FSR-VLN：基于分层多模态场景图的快速与慢速推理视觉语言导航 (FSR-VLN: Fast and Slow Reasoning for Vision-Language Navigation with Hierarchical Multi-modal Scene Graph)

Visual-Language Navigation (VLN) is a fundamental challenge in robotic systems, with broad applications for the deployment of embodied agents in real-world environments. Despite recent advances, existing approaches are limited in long-range spatial reasoning, often exhibiting low success rates and high inference latency, particularly in long-range navigation tasks. To address these limitations, we propose FSR-VLN, a vision-language navigation system that combines a Hierarchical Multi-modal Scene Graph (HMSG) with Fast-to-Slow Navigation Reasoning (FSR). The HMSG provides a multi-modal map representation supporting progressive retrieval, from coarse room-level localization to fine-grained goal view and object identification. Building on HMSG, FSR first performs fast matching to efficiently select candidate rooms, views, and objects, then applies VLM-driven refinement for final goal selection. We evaluated FSR-VLN across four comprehensive indoor datasets collected by humanoid robots, utilizing 87 instructions that encompass a diverse range of object categories. FSR-VLN achieves state-of-the-art (SOTA) performance in all datasets, measured by the retrieval success rate (RSR), while reducing the response time by 82% compared to VLM-based methods on tour videos by activating slow reasoning only when fast intuition fails. Furthermore, we integrate FSR-VLN with speech interaction, planning, and control modules on a Unitree-G1 humanoid robot, enabling natural language interaction and real-time navigation.

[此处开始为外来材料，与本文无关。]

### config.mk
export PLATFORM = sky130hd
export DESIGN_NAME = branch_redirect_unit
export DESIGN_NICKNAME = d
export VERILOG_FILES = /design/src/rtl/branch_redirect_unit.sv
export SDC_FILE = /design/constraint.sdc
export NUM_CORES = 1
export LEC_CHECK = 0
export CAP_MARGIN = 20
export CELL_PAD_IN_SITES_DETAIL_PLACEMENT = 1
export CELL_PAD_IN_SITES_GLOBAL_PLACEMENT = 2
export CORE_ASPECT_RATIO = 0.75
export CORE_MARGIN = 3
export CORE_UTILIZATION = 26
export DETAILED_ROUTE_END_ITERATION = 10
export PLACE_DENSITY = 0.95
export SLEW_MARGIN = 20
export SYNTH_ARGS = -nofsm -noshare
export SYNTH_HDL_FRONTEND = slang
export SYNTH_SLANG_ARGS = --single-unit
### constraint.sdc
create_clock -name clk -period 3.93 [get_ports clk]
set_input_delay 0.9825 -clock clk [delete_from_list [all_inputs] [get_ports clk]]
set_output_delay 0.9825 -clock clk [all_outputs]
set_load 0.005 [all_outputs]
### src/rtl/branch_redirect_unit.sv
// Program counter owner: advances the PC, redirects on taken branches and jumps,
// traps misaligned targets, and holds flush high for a fixed number of un-stalled slots.
module branch_redirect_unit #(
    parameter logic [31:0] RESET_PC     = 32'h0000_0000,
    parameter logic [31:0] TRAP_VEC     = 32'h0000_0010,
    parameter int          FLUSH_CYCLES = 2
) (
    input  logic        clk,
    input  logic        rst,
    input  logic        stall,
    input  logic        br_valid,
    input  logic        br_taken,
    input  logic        jump,
    input  logic [31:0] target,
    output logic [31:0] pc,
    output logic [31:0] pc_seq,
    output logic        flush,
    output logic        redirect,
    output logic        misalign
);

    typedef enum logic {RUN, FLUSH} state_t;

    localparam logic [3:0] CNT_INIT = 4'(FLUSH_CYCLES - 1);

    state_t      state, state_nx;
    logic [3:0]  cnt, cnt_nx;
    logic [31:0] pc_nx;
    logic        redirect_nx, misalign_nx;
    logic        take;

    assign take = br_valid & (jump | br_taken);

    always_ff @(posedge clk or posedge rst) begin
        if (rst) begin
            state    <= RUN;
            cnt      <= '0;
            pc       <= RESET_PC;
            redirect <= 1'b0;
            misalign <= 1'b0;
        end else begin
            state    <= state_nx;
            cnt      <= cnt_nx;
            pc       <= pc_nx;
            redirect <= redirect_nx;
            misalign <= misalign_nx;
        end
    end

    // Branch inputs are ignored during FLUSH: they belong to squashed instructions.
    always_comb begin
        state_nx    = state;
        cnt_nx      = cnt;
        pc_nx       = pc;
        redirect_nx = 1'b0;
        misalign_nx = 1'b0;
        case (state)
            RUN: begin
                if (take) begin
                    state_nx    = FLUSH;
                    cnt_nx      = CNT_INIT;
                    redirect_nx = 1'b1;
                    if (target[1:0] != 2'b00) begin
                        pc_nx       = TRAP_VEC;
                        misalign_nx = 1'b1;
                    end else begin
                        pc_nx = target;
                    end
                end else if (!stall) begin
                    pc_nx = pc_seq;
                end
            end
            FLUSH: begin
                if (!stall) begin
                    pc_nx = pc_seq;
                    if (cnt == 4'd0) state_nx = RUN;
                    else             cnt_nx   = cnt - 4'd1;
                end
            end
            default: state_nx = RUN;
        endcase
    end

    always_comb begin
        pc_seq = pc + 32'd4;
        flush  = (state == FLUSH);
    end

endmodule

==> out/results.ini <==
[timing]
period_minus_slack_ns = 3.738
timing.final.crit_share = 0.9512
drv_slew = 0
grt_setup_unrepaired = no
setup_violations = 0
finalHoldViolCount = 0
worst_clock_skew_ns = 0.008731
finalSetupTns_ns = 0
fin_ws_ns = 0.1918
relSlewSlack = 0.4139
worst_slew_pin_slew_ns = 0.8778
max_freq_mhz = 267.5

[placed_design]
dp.cells = 515
dp_hpwl_um = 6792
gp_congestion = 0.8099
place_area_um2 = 3726
pre_cts_slack_ns = 0.5062
port_buffers = 104

[cells_and_area]
regArea_um2 = 975.9
drive_gt1_frac = 0.05627
stdcell_count = 523
fill_cells = 1150
n_antenna_cell = 0
fin_util = 0.3988
multi_input_area_um2 = 1488
fin_area_um2 = 3882
layout-area-overhead-vs-synth_pct = 48.40
num-nets-final = 430

[synthesis]
ys_seq_area_frac = 0.3730
ys_seq_elements = 39
synthDistinctLibCells = 37
syn_area_per_cell_um2 = 8.750
syn_nets = 339
syn_area_um2 = 2616
ys_warn_count = 0
synth_cells = 299

[global_route]
grt_pass1_vias = 2680
grt_use_total = 0.1648
grt-ovfl-total = 0
grt_max_degree = 48
antenna_found_initial = 0
grt_first_pass_wirelength_um = 14720

[cts]
clk_latency_ns = 0.28
ctsResizeCount = 0
cts-hold-fix-buffers = 0
clk_pin_slew_ns = 0.06
post_cts_buffers = 0
clk_path_buf_depth = 2
htreeDepth = 2
cts_tree = done
cts_inserted_buffers = 5
cts_root_buffer = clkbuf_16
cts_sinks = 39

[floorplan]
initial_core_util = 0.2687
num_rows = 31
ioPinCount = 105
core_area_um2 = 9736
die_height_um = 92.88
die_w_um = 121.8
dieArea_um2 = 11320

[worst_setup_path]
crit_top_cell = and4_1
critPathKind = flip-flop to output pin
crit_chain = and4_1 -> and4_1 -> and2_1 -> nand3_1 -> xnor2_1 -> clkdlybuf4s50_1
worstSetupStartpointType = flip-flop
cp_top_family = simple AND/OR/NAND/NOR gates
end_kind = output pin
cp_slowest_stage_delay_ns = 0.53
cp_slowest_cell = clkdlybuf4s50_1
worstPathMaxFanout = 8
worstPathArrival_ns = 2.76
required_ns = 2.95
path_buf_inv = 1

[drt]
drt_iter0_markers = 137
drtAntennaViolNets = 0
vias_per_cell = 4.826
drcViolationCount = 0
dr.pass1.iters = 4
vias = 2524
wl_um = 9135
routed_wire_length_per_instance_um = 17.47

[power]
p_leak_nw = 1.474
peakVddDrop_mv = 0.2570
powerDensity_nw_per_um2 = 602.9

[hold_path]
hp-class = flip-flop to flip-flop

[outcome]
outcome = completed

[job]
maxCapViolations = 0

-- stage by stage --
stage	hold slack (ns)	total power, W
2_1_floorplan	0.4732	0.001197
3_3_place_gp	0.4963	0.001889
3_5_place_dp	0.5091	0.001919
4_1_cts	0.5246	0.002374
5_1_grt	0.5536	0.002518
6_report	0.5132	0.002341
-- worst paths after layout --
path,start,end,slack (ns),cells after the start
max,pc[4]$_DFF_PP0_,pc_seq[30],0.19,6
min,pc[1]$_DFFE_PP0P_,pc[1]$_DFFE_PP0P_,0.51,1
max reg2reg,pc[2]$_DFF_PP0_,pc[24]$_DFF_PP0_,1.71,6
min reg2reg,pc[1]$_DFFE_PP0P_,pc[1]$_DFFE_PP0P_,0.51,1
max in group asynchronous,rst,flush$_DFF_PP0_,2.16,2
min in group asynchronous,rst,pc[1]$_DFFE_PP0P_,1.20,2
-- area by class of cell --
class,count,area share
multi-input cells,229,0.3832
repair buffers,108,0.2759
flip-flops and latches,39,0.2514
well taps,132,0.04254
clock buffers,8,0.04028
inverters,7,0.006768
-- metal layers --
layer | vias up | wire length, µm | part of all wire | global-route usage
met5 | - | 0 | 0 | 0
met4 | 0 | 59 | 0.0065 | 0.03451
met3 | 7 | 806 | 0.088 | 0.05861
met2 | 88 | 4031 | 0.44 | 0.2523
met1 | 1208 | 4237 | 0.46 | 0.2239
li1 | 1221 | - | - | -
-- worst register-to-register path, stage by stage, from the launching register on --
cell	delay, ns
dfrtp_1	0.47
ha_1	0.31
nand3_1	0.23
nor3_4	0.51
nand2_2	0.14
or3_1	0.33
a31oi_1	0.16
-- placed cells by master (no fill, tap or decap), drive strengths merged --
master	count
a21oi	13
a22oi	1
a31o	1
a31oi	1
and2	7
and3	3
and4	7
buf	4
clkbuf	8
clkdlybuf4s50	104
dfrtp	39
ha	2
inv	7
mux2i	2
nand2	18
nand2b	4
nand3	42
nand4	12
nand4b	2
nor2	15
nor3	8
nor4	5
o211ai	1
o21ai	25
o41ai	1
or3	2
or3b	1
xnor2	29
xor2	27
-- sequential cells by signal, indices dropped and copies added, names as in the netlist --
signal / count
cnt: 4
flush: 1
misalign: 1
pc: 32
redirect: 1
-- cell families (layout without fill, tap and decap cells) --
family / Yosys count / in the layout / synth area share
AND/OR/NAND/NOR: 126 / 126 / 0.2755
XOR/XNOR: 56 / 56 / 0.1875
AO/OA/AOI/OAI: 43 / 43 / 0.08752
flip-flops: 39 / 39 / 0.3730
buffers and inverters: 31 / 123 / 0.05930
adder cells (fa/ha/maj): 2 / 2 / 0.009563
multiplexers: 2 / 2 / 0.007652
-- where the power goes --
part           switching [W]  internal, W
clock               0.000164     0.000271
combinational       0.000418     0.000681
sequential          0.000261     0.000546
total               0.000843      0.00150
-- cells in the mapped netlist, drive strengths merged --
cell type | count | area [µm²]
nand3 | 42 | 210.2
dfrtp | 39 | 975.9
xnor2 | 29 | 254.0
xor2 | 27 | 236.5
o21ai | 25 | 125.1
nand2 | 18 | 70.07
nor2 | 15 | 56.30
a21oi | 13 | 65.06
clkbuf | 13 | 50.04
nand4 | 12 | 90.09
buf | 11 | 78.82
nor3 | 8 | 56.31
and2 | 7 | 43.79
and4 | 7 | 61.31
inv | 7 | 26.28
nor4 | 5 | 50.05
nand2b | 4 | 25.02
and3 | 3 | 18.77
ha | 2 | 25.02
mux2i | 2 | 20.02
nand4b | 2 | 17.52
or3 | 2 | 12.51
a22oi | 1 | 7.510
a31o | 1 | 8.760
a31oi | 1 | 6.260
o211ai | 1 | 7.510
o41ai | 1 | 8.760
or3b | 1 | 8.760
Power figures use the tool's default switching activity.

翻译：视觉语言导航（VLN）是机器人系统中的一项基础性挑战，在现实环境中部署具身智能体方面具有广泛的应用前景。尽管近期研究取得了进展，但现有方法在长距离空间推理方面仍存在局限，往往表现出较低的成功率和较高的推理延迟，尤其是在长距离导航任务中。为应对这些限制，本文提出了FSR-VLN，一种结合分层多模态场景图（HMSG）与快速-慢速导航推理（FSR）的视觉语言导航系统。HMSG提供了一种支持渐进式检索的多模态地图表示，从粗略的房间级定位到细粒度的目标视角与物体识别。基于HMSG，FSR首先执行快速匹配以高效筛选候选房间、视角和物体，随后采用视觉语言模型驱动的精细化处理完成最终目标选择。我们在人形机器人采集的四个综合性室内数据集上评估了FSR-VLN，使用了涵盖多样化物体类别的87条指令。FSR-VLN在所有数据集中均实现了检索成功率（RSR）指标的先进性能，同时通过在快速直觉推理失败时才激活慢速推理，相比基于视觉语言模型的方法在巡视视频中将响应时间降低了82%。此外，我们将FSR-VLN与语音交互、规划及控制模块集成于Unitree-G1人形机器人，实现了自然语言交互与实时导航功能。